Arrakis Therapeutics
- Company type: Private
- Industry: Pharmaceutical
- Founded: 2015
- Headquarters: Waltham, Massachusetts, United States
- Key people: Jennifer Petter, PhD, Founder and Chief Innovation Officer, Michael Gilman, PhD, CEO
- Website: www.arrakistx.com

= Arrakis Therapeutics =

Biotechnology company in Massachusetts, US

Arrakis Therapeutics is a biopharmaceutical company developing oral medicines that target RNA to treat a range of diseases. The company is based in Waltham, Massachusetts, and was founded in 2015 by Jennifer Petter, now the company's Chief Innovation Officer. In October 2016, Michael Gilman, a former Biogen executive, was named CEO.

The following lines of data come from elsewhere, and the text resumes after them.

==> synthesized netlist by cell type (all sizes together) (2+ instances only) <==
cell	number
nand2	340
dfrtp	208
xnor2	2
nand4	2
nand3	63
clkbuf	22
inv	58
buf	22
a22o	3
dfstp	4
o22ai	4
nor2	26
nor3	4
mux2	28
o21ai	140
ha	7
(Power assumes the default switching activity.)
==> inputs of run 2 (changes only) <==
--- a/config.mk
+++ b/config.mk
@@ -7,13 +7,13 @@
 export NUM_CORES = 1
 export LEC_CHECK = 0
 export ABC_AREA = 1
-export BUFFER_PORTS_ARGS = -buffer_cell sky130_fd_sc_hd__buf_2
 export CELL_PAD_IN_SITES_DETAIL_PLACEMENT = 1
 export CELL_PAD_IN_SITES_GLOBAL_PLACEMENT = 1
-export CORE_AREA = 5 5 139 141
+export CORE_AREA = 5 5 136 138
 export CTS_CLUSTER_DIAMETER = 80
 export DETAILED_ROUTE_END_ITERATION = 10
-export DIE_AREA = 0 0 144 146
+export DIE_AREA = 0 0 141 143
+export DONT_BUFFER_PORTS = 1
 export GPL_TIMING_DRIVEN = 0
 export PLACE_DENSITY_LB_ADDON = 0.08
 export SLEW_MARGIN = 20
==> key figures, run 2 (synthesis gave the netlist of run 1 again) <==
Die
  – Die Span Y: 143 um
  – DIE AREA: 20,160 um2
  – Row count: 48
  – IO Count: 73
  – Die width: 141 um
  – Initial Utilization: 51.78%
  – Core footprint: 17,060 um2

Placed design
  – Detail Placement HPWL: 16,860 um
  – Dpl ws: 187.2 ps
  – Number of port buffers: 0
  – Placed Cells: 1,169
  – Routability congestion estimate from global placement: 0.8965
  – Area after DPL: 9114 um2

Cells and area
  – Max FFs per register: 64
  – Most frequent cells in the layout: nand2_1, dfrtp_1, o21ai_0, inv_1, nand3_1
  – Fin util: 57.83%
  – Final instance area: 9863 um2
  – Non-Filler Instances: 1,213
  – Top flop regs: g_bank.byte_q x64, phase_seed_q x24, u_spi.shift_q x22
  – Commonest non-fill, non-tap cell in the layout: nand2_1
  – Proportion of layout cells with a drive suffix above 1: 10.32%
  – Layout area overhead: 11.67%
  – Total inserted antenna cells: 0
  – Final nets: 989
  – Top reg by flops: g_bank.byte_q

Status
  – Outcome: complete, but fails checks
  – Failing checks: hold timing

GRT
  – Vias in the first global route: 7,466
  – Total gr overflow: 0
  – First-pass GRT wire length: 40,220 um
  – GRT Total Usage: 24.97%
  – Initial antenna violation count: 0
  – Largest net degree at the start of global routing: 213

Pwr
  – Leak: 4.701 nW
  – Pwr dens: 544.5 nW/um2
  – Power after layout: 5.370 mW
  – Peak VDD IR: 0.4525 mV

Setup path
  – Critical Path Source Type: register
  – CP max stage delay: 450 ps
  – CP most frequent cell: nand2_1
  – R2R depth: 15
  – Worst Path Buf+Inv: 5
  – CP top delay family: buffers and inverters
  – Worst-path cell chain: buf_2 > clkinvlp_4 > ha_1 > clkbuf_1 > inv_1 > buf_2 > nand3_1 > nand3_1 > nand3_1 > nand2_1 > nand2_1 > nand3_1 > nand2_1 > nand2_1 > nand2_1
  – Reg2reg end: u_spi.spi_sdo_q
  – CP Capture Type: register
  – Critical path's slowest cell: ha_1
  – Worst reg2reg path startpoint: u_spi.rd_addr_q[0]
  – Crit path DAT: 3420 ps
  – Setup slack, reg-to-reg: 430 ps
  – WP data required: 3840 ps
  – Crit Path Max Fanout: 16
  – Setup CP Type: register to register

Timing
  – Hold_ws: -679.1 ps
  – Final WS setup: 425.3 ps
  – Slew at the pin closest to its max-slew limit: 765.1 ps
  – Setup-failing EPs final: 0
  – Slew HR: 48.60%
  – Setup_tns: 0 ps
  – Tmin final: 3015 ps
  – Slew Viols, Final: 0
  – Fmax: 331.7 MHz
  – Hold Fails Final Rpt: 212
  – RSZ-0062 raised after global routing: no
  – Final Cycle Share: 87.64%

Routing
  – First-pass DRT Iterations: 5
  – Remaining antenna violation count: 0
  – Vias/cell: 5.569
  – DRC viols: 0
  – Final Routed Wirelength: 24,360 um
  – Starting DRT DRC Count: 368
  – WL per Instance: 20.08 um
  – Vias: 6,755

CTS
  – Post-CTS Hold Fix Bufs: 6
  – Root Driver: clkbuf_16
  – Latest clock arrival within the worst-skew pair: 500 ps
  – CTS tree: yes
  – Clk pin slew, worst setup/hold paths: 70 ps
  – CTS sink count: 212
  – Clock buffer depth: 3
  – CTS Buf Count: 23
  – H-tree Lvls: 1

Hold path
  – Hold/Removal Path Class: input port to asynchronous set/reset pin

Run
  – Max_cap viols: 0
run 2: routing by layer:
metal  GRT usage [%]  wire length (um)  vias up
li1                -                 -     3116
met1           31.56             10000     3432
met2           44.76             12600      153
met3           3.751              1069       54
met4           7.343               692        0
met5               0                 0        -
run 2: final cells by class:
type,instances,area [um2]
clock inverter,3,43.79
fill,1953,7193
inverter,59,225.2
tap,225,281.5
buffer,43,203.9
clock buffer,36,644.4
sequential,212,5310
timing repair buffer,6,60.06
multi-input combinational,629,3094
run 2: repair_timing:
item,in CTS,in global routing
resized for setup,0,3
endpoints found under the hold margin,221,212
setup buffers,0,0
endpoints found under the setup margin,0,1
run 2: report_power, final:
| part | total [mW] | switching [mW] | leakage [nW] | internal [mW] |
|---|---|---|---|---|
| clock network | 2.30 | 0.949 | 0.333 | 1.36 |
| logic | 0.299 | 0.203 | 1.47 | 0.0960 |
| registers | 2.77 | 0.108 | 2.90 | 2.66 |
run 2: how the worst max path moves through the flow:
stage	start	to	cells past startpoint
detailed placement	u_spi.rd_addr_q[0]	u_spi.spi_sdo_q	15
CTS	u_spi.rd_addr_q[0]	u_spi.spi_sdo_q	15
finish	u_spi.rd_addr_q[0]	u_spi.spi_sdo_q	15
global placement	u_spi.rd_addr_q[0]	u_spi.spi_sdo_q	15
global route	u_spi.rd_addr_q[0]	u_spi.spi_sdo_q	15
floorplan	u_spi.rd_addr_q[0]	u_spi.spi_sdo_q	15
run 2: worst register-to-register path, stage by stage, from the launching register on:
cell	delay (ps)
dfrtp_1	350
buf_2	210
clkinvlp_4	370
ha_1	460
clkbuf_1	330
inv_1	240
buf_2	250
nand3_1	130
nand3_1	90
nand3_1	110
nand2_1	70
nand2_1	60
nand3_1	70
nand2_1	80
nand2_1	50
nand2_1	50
<file path="src/rtl/plane_regs_pkg.sv">
// Constants, field layouts and carriers for the plane surface register bank.
// Assumes a single 20 MHz clock domain shared with the pipe timing strobes.
// How it works
// - Linear offset is the byte offset when linear; ignored when tiled.
// - Linear offset pending value goes active on vertical sync only.
// - First pixel address is surface base plus linear offset.
// - Writing surface base arms stride and base update at next vblank.
// - Key value holds red, green and blue bytes; top byte reserved.
// - Key registers act on pixels only while keying is enabled.
// - Key mask has same layout; zero mask bit ignores mismatch.
// - Flip source bit routes flip done to main or blitter streamer.
// - Tiled offset holds twelve bit y lines and x pixels.
// - Linear surfaces ignore tiled offset and pan by linear offset.
// - Tiled offset pending value goes active on vertical blank only.
// - Under rotation tiled x and y mark the lower right corner.
// - Live register reads the base address actually in use.
// - Plane B set updates at pipe vblank after trigger, else immediate.
// - Plane B start write triggers async flip and loads base.
// - Offsets accept software writes and command stream register loads.
// - Tiled control bit selects linear or tiled offset register.
// - Source key enable turns keying on for the plane.
package plane_regs_pkg;
  // ==========================================================
  // Register offsets
  localparam logic [19:0] OFS_A_LINEAR_OFFSET = 20'h70184;
  localparam logic [19:0] OFS_A_STRIDE = 20'h70188;
  localparam logic [19:0] OFS_A_KEY_VALUE = 20'h70194;
  localparam logic [19:0] OFS_A_KEY_MASK = 20'h70198;
  localparam logic [19:0] OFS_A_SURFACE_BASE = 20'h7019c;
  localparam logic [19:0] OFS_A_TILED_XY_OFFSET = 20'h701a4;
  localparam logic [19:0] OFS_A_LIVE_SURFACE_BASE = 20'h701ac;
  localparam logic [19:0] OFS_B_ASYNC_FLIP_START = 20'h7117c;
  // ==========================================================
  // Writable bit masks and field positions
  localparam logic [31:0] MASK_STRIDE = 32'hffffffc0;
  localparam logic [31:0] MASK_KEY = 32'h00ffffff;
  localparam logic [31:0] MASK_SURFACE = 32'hfffff008;
  localparam logic [31:0] MASK_TILED_XY = 32'h0fff0fff;
  localparam logic [31:0] MASK_B_START = 32'hfffff000;
  localparam int FLIP_SOURCE_BIT = 3;
  localparam int TILE_Y_LSB = 16;
  localparam int TILE_X_LSB = 0;
  localparam int TILE_FIELD_W = 12;
  localparam int KEY_CHAN_W = 8;
  localparam logic [31:0] RESET_WORD = 32'h00000000;
  // ==========================================================
  // Carriers
  typedef struct packed {
    logic wr;
    logic rd;
    logic [19:0] addr;
    logic [31:0] wdata;
  } reg_req_t;

  typedef struct packed {
    logic [11:0] y;
    logic [11:0] x;
  } tile_pos_t;
endpackage

</file>
<file path="src/rtl/color_key_match.sv">
// Per-pixel colour key comparator for the primary plane.
// Assumes key and mask come from the active register set of the bank.
module color_key_match
  import plane_regs_pkg::*;
(
  input wire logic sys_clk_i,
  input wire logic rst_n_i,
  input wire logic key_enable_i,
  input wire logic [23:0] pixel_i,
  input wire logic [31:0] key_value_i,
  input wire logic [31:0] key_mask_i,
  output logic key_match_o
);
  typedef struct packed {
    logic match;
  } km_state_t;

  km_state_t s, next_s;
  logic [2:0] chan_ok;

  // ==========================================================
  // Comparison
  // Masked channel compare.
  always_comb begin
    for (int c = 0; c < 3; c++) begin
      chan_ok[c] = ~|((pixel_i[c*KEY_CHAN_W +: KEY_CHAN_W] ^ key_value_i[c*KEY_CHAN_W +: KEY_CHAN_W])
                     & key_mask_i[c*KEY_CHAN_W +: KEY_CHAN_W]);
    end
    next_s = s;
    next_s.match = key_enable_i & (&chan_ok);
  end

  always_ff @(posedge sys_clk_i or negedge rst_n_i) begin
    if (!rst_n_i) begin
      s <= '0;
    end else begin
      s <= next_s;
    end
  end

  assign key_match_o = s.match;
endmodule

</file>
<file path="src/rtl/plane_surface_regs.sv">
// Double-buffered surface address, stride, panning and colour key registers.
// Assumes vsync, vblank and flip done pulses are synchronous to sys_clk_i.
module plane_surface_regs
  import plane_regs_pkg::*;
(
  input wire logic sys_clk_i,
  input wire logic rst_n_i,
  input wire reg_req_t mmio_req_i,
  input wire reg_req_t cs_req_i,
  output logic cs_ready_o,
  output logic [31:0] reg_rdata_o,
  output logic reg_rvalid_o,
  input wire logic vsync_a_i,
  input wire logic vblank_a_i,
  input wire logic vblank_b_i,
  input wire logic pipe_b_enabled_i,
  input wire logic plane_b_enable_i,
  input wire logic tiled_surface_i,
  input wire logic rotate_180_i,
  input wire logic key_enable_i,
  input wire logic flip_done_i,
  input wire logic [23:0] pixel_i,
  output logic [31:0] surface_base_o,
  output logic [31:0] first_pixel_addr_o,
  output logic [31:0] stride_o,
  output tile_pos_t tile_pos_o,
  output logic tile_pos_lower_right_o,
  output logic flip_done_main_o,
  output logic flip_done_blitter_o,
  output logic [31:0] plane_b_base_o,
  output logic plane_b_async_flip_o,
  output logic key_match_o
);
  typedef struct packed {
    logic [31:0] a_lin_pend;
    logic [31:0] a_lin;
    logic [31:0] a_stride_pend;
    logic [31:0] a_stride;
    logic [31:0] a_base_pend;
    logic [31:0] a_base;
    logic a_arm;
    logic [31:0] a_keyval_pend;
    logic [31:0] a_keyval;
    logic [31:0] a_keymsk_pend;
    logic [31:0] a_keymsk;
    logic [31:0] a_tile_pend;
    logic [31:0] a_tile;
    logic [31:0] first_addr;
    logic [31:0] b_start_pend;
    logic [31:0] b_base;
    logic b_arm;
    logic b_en_q;
    logic b_flip;
    logic flip_main;
    logic flip_blit;
    logic [31:0] rdata;
    logic rvalid;
  } state_t;

  state_t s, next_s;
  reg_req_t req;

  // ==========================================================
  // Helpers
  function automatic logic hit(input reg_req_t r, input logic [19:0] ofs);
    return r.wr && (r.addr == ofs);
  endfunction

  function automatic logic [31:0] first_addr(input logic tiled, input logic [31:0] base, input logic [31:0] lin);
    logic [31:0] b;
    b = {base[31:12], 12'h000};
    return tiled ? b : b + lin;
  endfunction

  // ==========================================================
  // Request arbitration
  // Software writes win; stream loads wait.
  assign cs_ready_o = !mmio_req_i.wr && !mmio_req_i.rd;
  always_comb begin
    req = mmio_req_i;
    if (!mmio_req_i.wr && !mmio_req_i.rd && cs_req_i.wr) begin
      req = cs_req_i;
      req.rd = 1'b0;
    end
  end

  // ==========================================================
  // Next state
  always_comb begin
    next_s = s;
    next_s.b_flip = 1'b0;
    next_s.flip_main = 1'b0;
    next_s.flip_blit = 1'b0;
    next_s.rvalid = 1'b0;
    next_s.b_en_q = plane_b_enable_i;
    if (vsync_a_i) begin
      next_s.a_lin = s.a_lin_pend;
    end
    if (hit(req, OFS_A_LINEAR_OFFSET)) begin
      next_s.a_lin_pend = req.wdata;
    end
    if (vblank_a_i) begin
      next_s.a_tile = s.a_tile_pend;
      next_s.a_keyval = s.a_keyval_pend;
      next_s.a_keymsk = s.a_keymsk_pend;
    end
    if (hit(req, OFS_A_TILED_XY_OFFSET)) begin
      next_s.a_tile_pend = req.wdata & MASK_TILED_XY;
    end
    if (hit(req, OFS_A_KEY_VALUE)) begin
      next_s.a_keyval_pend = req.wdata & MASK_KEY;
    end
    if (hit(req, OFS_A_KEY_MASK)) begin
      next_s.a_keymsk_pend = req.wdata & MASK_KEY;
    end
    if (hit(req, OFS_A_STRIDE)) begin
      next_s.a_stride_pend = req.wdata & MASK_STRIDE;
    end
    if (vblank_a_i && s.a_arm) begin
      next_s.a_base = s.a_base_pend;
      next_s.a_stride = s.a_stride_pend;
      next_s.a_arm = 1'b0;
    end
    if (hit(req, OFS_A_SURFACE_BASE)) begin
      next_s.a_base_pend = req.wdata & MASK_SURFACE;
      next_s.a_arm = 1'b1;
    end
    next_s.first_addr = first_addr(tiled_surface_i, next_s.a_base, next_s.a_lin);
    if (flip_done_i) begin
      next_s.flip_main = !s.a_base[FLIP_SOURCE_BIT];
      next_s.flip_blit = s.a_base[FLIP_SOURCE_BIT];
    end
    if (plane_b_enable_i && !s.b_en_q) begin
      next_s.b_arm = 1'b1;
    end
    if (s.b_arm && (vblank_b_i || !pipe_b_enabled_i)) begin
      next_s.b_base = s.b_start_pend;
      next_s.b_arm = 1'b0;
    end
    if (hit(req, OFS_B_ASYNC_FLIP_START)) begin
      next_s.b_start_pend = req.wdata & MASK_B_START;
      next_s.b_flip = 1'b1;
      if (!pipe_b_enabled_i) begin
        next_s.b_base = req.wdata & MASK_B_START;
        next_s.b_arm = 1'b0;
      end else begin
        next_s.b_arm = 1'b1;
      end
    end
    // Read-back of pending values; the live offset reads the active base.
    if (req.rd) begin
      next_s.rvalid = 1'b1;
      unique case (req.addr)
        OFS_A_LINEAR_OFFSET: next_s.rdata = s.a_lin_pend;
        OFS_A_STRIDE: next_s.rdata = s.a_stride_pend;
        OFS_A_KEY_VALUE: next_s.rdata = s.a_keyval_pend;
        OFS_A_KEY_MASK: next_s.rdata = s.a_keymsk_pend;
        OFS_A_SURFACE_BASE: next_s.rdata = s.a_base_pend;
        OFS_A_TILED_XY_OFFSET: next_s.rdata = s.a_tile_pend;
        OFS_A_LIVE_SURFACE_BASE: next_s.rdata = s.a_base;
        OFS_B_ASYNC_FLIP_START: next_s.rdata = s.b_start_pend;
        default: next_s.rdata = RESET_WORD;
      endcase
    end
  end

  always_ff @(posedge sys_clk_i or negedge rst_n_i) begin
    if (!rst_n_i) begin
      s <= '0;
    end else begin
      s <= next_s;
    end
  end

  // ==========================================================
  // Outputs
  assign reg_rdata_o = s.rdata;
  assign reg_rvalid_o = s.rvalid;
  assign surface_base_o = s.a_base;
  assign first_pixel_addr_o = s.first_addr;
  assign stride_o = s.a_stride;
  // Twelve bit x and y fields.
  assign tile_pos_o.y = tiled_surface_i ? s.a_tile[TILE_Y_LSB +: TILE_FIELD_W] : 12'h000;
  assign tile_pos_o.x = tiled_surface_i ? s.a_tile[TILE_X_LSB +: TILE_FIELD_W] : 12'h000;
  assign tile_pos_lower_right_o = tiled_surface_i & rotate_180_i;
  assign flip_done_main_o = s.flip_main;
  assign flip_done_blitter_o = s.flip_blit;
  assign plane_b_base_o = s.b_base;
  assign plane_b_async_flip_o = s.b_flip;

  // ==========================================================
  // Colour key
  // Source key enable.
  color_key_match u_key (
    .sys_clk_i(sys_clk_i),
    .rst_n_i(rst_n_i),
    .key_enable_i(key_enable_i),
    .pixel_i(pixel_i),
    .key_value_i(s.a_keyval),
    .key_mask_i(s.a_keymsk),
    .key_match_o(key_match_o)
  );
endmodule

</file>
<file path="config.mk">
export PLATFORM = sky130hd
export DESIGN_NAME = plane_surface_regs
export DESIGN_NICKNAME = d
export VERILOG_FILES = /design/src/rtl/plane_regs_pkg.sv /design/src/rtl/color_key_match.sv /design/src/rtl/plane_surface_regs.sv
export SDC_FILE = /design/constraint.sdc
export NUM_CORES = 1
export LEC_CHECK = 0
export BUFFER_PORTS_ARGS = -buffer_cell sky130_fd_sc_hd__buf_2
export CORE_UTILIZATION = 35
export DETAILED_ROUTE_END_ITERATION = 8
export GPL_ROUTABILITY_DRIVEN = 0
export PLACE_DENSITY = 0.53
export SYNTH_ARGS = -nofsm -noshare
export SYNTH_HDL_FRONTEND = slang
export SYNTH_HIERARCHICAL = 1
export SYNTH_SLANG_ARGS = --single-unit
</file>
<file path="constraint.sdc">
create_clock -name sys_clk_i -period 8.95 [get_ports sys_clk_i]
set_clock_uncertainty 0.1 [all_clocks]
set_input_delay 1.3425 -clock sys_clk_i [delete_from_list [all_inputs] [get_ports sys_clk_i]]
set_output_delay 1.3425 -clock sys_clk_i [all_outputs]
set_load 0.02 [all_outputs]
</file>
==> run_results.csv <==
group,metric,value,unit
status,status,"completed",
sta,fin_crit_sh,57.87,%
global_route,grt_pass1_wl,88800,microns
die,num_io_pins,334,
worst_setup_path,cp_max_fo,37,
synthesis,async_reset_ff_share,100.0,%
worst_setup_path,cp_slowest_cell,"or3b_4",
power_and_ir_drop,p_per_area,184.8,mW/mm^2
worst_setup_path,critical_path_class,"in2reg",
global_route,grt_usage,21.24,%
global_route,first_global_vias,13090,
sta,min_period,5.179,ns
worst_setup_path,timing.rr.end,"first_pixel_addr_o[30]",
detailed_routing,first_iter_violations,1226,
worst_setup_path,critPathLaunchType,"input port",
cts,clk_latency,0.58,ns
cts,cts_buffer_depth,3,
worst_setup_path,rr_worst_depth,13,
cts,clock-root-buffer,"clkbuf_16",
synthesis,syn_avg_cell_area,11.04,sq um
final_layout,layout-drive-gt1-share,31.18,%
die,rows,86,
cts,clk_pin_slew_worst_paths,0.06,ns
min_path,hp-class,"reg2reg",
power_and_ir_drop,leakagePower,11.32,nW
worst_setup_path,slowest_delay,0.82,ns
sta,relSlewSlack,30.78,%
global_route,gr-total-overflow,0,
sta,fin_setup_tns,0,ns
cts,h-tree-depth,2,
worst_setup_path,path_depth,10,
place,dp_hpwl,42930,microns
worst_setup_path,rrSetupSlack,4.51,ns
detailed_routing,drt_first_pass_iters,6,
worst_setup_path,r2r_start,"s[326]",
detailed_routing,ant_nets,0,
die,die_area,0.05667,sq mm
sta,setup_viol,0,
synthesis,ys_warn_count,6,
detailed_routing,drc,0,
detailed_routing,wl,60530,microns
final_layout,layout_commonest_cell,"dfrtp_1",
worst_setup_path,cp-startpoint,"mmio_req_i[52]",
sta,fmax,193.1,MHz
min_path,hold_path_depth,1,
sta,hold_viol,0,
cts,cts_buffers,47,
synthesis,ys_dominant_reg_cell,"dfrtp_1",
worst_setup_path,critPathBufInv,3,
worst_setup_path,path_delay_family,"simple AND/OR/NAND/NOR gates",
place,io_buffers,315,
synthesis,synth.cell_area,0.01950,sq mm
cts,clock_sinks,426,
synthesis,synth_enable_flop_cells,0,
final_layout,final_cell_mix,"dfrtp_1, buf_2, nand2_1, o21ai_0, mux2_2",
die,coreArea,0.05509,sq mm
cts,cts_resized,0,
worst_setup_path,crit_path_end_kind,"register",
final_layout,final_nets,2075,
detailed_routing,wl_per_cell,22.46,microns
detailed_routing,avgViaCountPerCell,5.041,
die,dieHeight,238.0,microns
worst_setup_path,cp.required,9.27,ns
sta,hold-worst-slack,0.3942,ns
global_route,grt_max_degree,93,
final_layout,num-fill-cells,5371,
die,initial_core_util,35.40,%
worst_setup_path,cp_cell_sequence,"buf_2, or3b_4, mux2i_2, a21oi_1, and2_1, buf_4, or3_1, o41ai_4, buf_4, o22ai_1",
synthesis,ys_seq_area_share,54.66,%
sta,rsz0062_at_grt,"no",
power_and_ir_drop,peakVddDrop,0.1096,mV
synthesis,synth_seq_cells,426,
sta,drv_slew,0,
cts,holdBufCountCts,0,
flow_run,drv_cap,0,
global_route,antenna_found_initial,1,
worst_setup_path,cp-endpoint,"reg_rdata_o[6]",
worst_setup_path,crit_top_cell,"buf_4",
synthesis,syn_inst,1767,
cts,postCtsSetupBuffers,0,
final_layout,antenna_cells,0,
sta,worstMarginPinSlew,1.009,ns
final_layout,synthToLayoutAreaGrowth,14.40,%
die,die_w,238.0,microns
worst_setup_path,cp.arrival,5.50,ns
cts,tritoncts,"yes",
detailed_routing,via_count,13586,
synthesis,synth_cell_type_count,63,
cell type report:
| type | count | area [sq um] | share of cell area (%) |
|---|---|---|---|
| sequential | 426 | 10660 | 47.78 |
| multi-input combinational | 1061 | 7209 | 32.32 |
| timing repair buffer | 339 | 1769 | 7.930 |
| clock buffer | 62 | 1375 | 6.164 |
| tap | 748 | 935.9 | 4.195 |
| clock inverter | 21 | 216.5 | 0.9703 |
| inverter | 38 | 142.6 | 0.6394 |
worst reg2reg max path, delay by kind of cell, from the launching register on:
kind            cells  cell delay, ns
xor+xnor            1            0.11
mux                 1            0.45
fa+ha+maj           2            0.70
buf+inv             1            0.59
simple gates        1            0.06
compound gates      7            1.90
flops               1            0.41
per-stage QoR:
stage	util [%]	power [mW]	std cells	instance area [sq um]	setup WS, ns
floorplan	-	2.053	1783	19560	3.953
global placement	37.60	2.166	2612	20720	3.248
detailed placement	37.60	2.169	2612	20720	3.171
CTS	40.49	4.174	2695	22310	3.747
global route	40.49	4.271	2695	22310	3.531
finish	40.49	4.122	2695	22310	3.771
power by group:
group,internal [mW],switching [mW]
clock,1.19,0.802
combinational,0.0581,0.138
sequential,1.93,0.00264
total,3.18,0.942
routing by layer:
| layer | part of all wire (%) | track usage (%) | vias to the layer above |
|---|---|---|---|
| met5 | 0 | 0 | - |
| met4 | 2.0 | 5.614 | 0 |
| met3 | 7.0 | 4.396 | 61 |
| met2 | 42 | 30.03 | 430 |
| met1 | 49 | 32.59 | 6801 |
| li1 | - | - | 6294 |
sequential cells by signal (all words and copies together) (netlist names):
| signal | cells |
|---|---|
| stride_o | 26 |
| reg_rdata_o | 32 |
| s | 278 |
| u_key/key_match_o | 1 |
| plane_b_base_o | 32 |
| flip_done_main_o | 1 |
| surface_base_o | 21 |
| plane_b_async_flip_o | 1 |
| flip_done_blitter_o | 1 |
| first_pixel_addr_o | 32 |
| reg_rvalid_o | 1 |
worst min path at each step:
stage	from	to	slack [ns]
after floorplan	surface_base_o[3]	flip_done_main_o	0.35
after global placement	s[464]	s[464]	0.38
after detailed placement	s[456]	s[456]	0.38
after CTS	s[456]	s[456]	0.39
after global routing	s[455]	s[455]	0.40
final	s[455]	s[455]	0.39
Yosys cell counts, types with 7 or more instances:
cell type / instances / area share (%)
nor3_1: 7 / 0.18
dfrtp_1: 426 / 55
inv_1: 38 / 0.73
nor2_1: 11 / 0.21
nor2b_1: 16 / 0.51
mux2i_1: 35 / 1.8
ha_1: 18 / 1.2
and3_1: 31 / 0.99
o22ai_1: 34 / 1.1
xnor2_1: 9 / 0.40
and4_1: 8 / 0.36
a222oi_1: 34 / 1.7
mux2_2: 171 / 9.9
a22oi_1: 31 / 1.2
buf_4: 162 / 6.2
nand3_1: 7 / 0.18
nand2_1: 266 / 5.1
a21oi_1: 15 / 0.38
clkbuf_1: 88 / 1.7
xor2_1: 34 / 1.5
o21ai_0: 218 / 5.6
and2_1: 29 / 0.93
logic make-up (layout without fill, tap and decap cells):
group / Yosys count / in the layout / share of synthesized area, %
xor+xnor: 43 / 43 / 1.931
fa+ha+maj: 20 / 20 / 1.309
buf+inv: 296 / 460 / 8.937
compound gates: 369 / 369 / 11.68
other cells: 1 / 17 / 0.01923
flops: 426 / 426 / 54.66
mux: 207 / 207 / 11.74
simple gates: 405 / 405 / 9.714
No activity file was read; power rests on OpenSTA's default activity.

In 2017, the company raised a $38 million investment from venture capital firm Canaan Partners as well as Celgene and Pfizer. Arrakis was founded to focus on purposefully discovering RNA-targeting small molecule drugs. Other companies had previously discovered drugs based on RNA-targeting small molecules, however, they were found opportunistically.

Arrakis has been able to identify RNA binding sites where small molecule drugs can bind using a bioinformatics tool. The company also utilizes chemical biology tools to confirm whether their compounds are inhibiting RNA cells, and also whether the compounds are specifically targeting the disease-associated RNA.

In April 2019, Arrakis raised $75 million in financing to continue its development of small-molecule drugs that target RNA. In April 2020, Arrakis signed a $190 million licensing agreement with Swiss multinational healthcare company Roche for exclusive rights to Arrakis' drugs developed to treat a range of diseases, including cancer. In January 2022, Arrakis entered a partnership with biopharmaceutical company Amgen to develop oral drugs that target and degrade RNA. Amgen agreed to make an upfront payment of $75 million to Arrakis, with the possibility of further funding if research and development proceed as planned.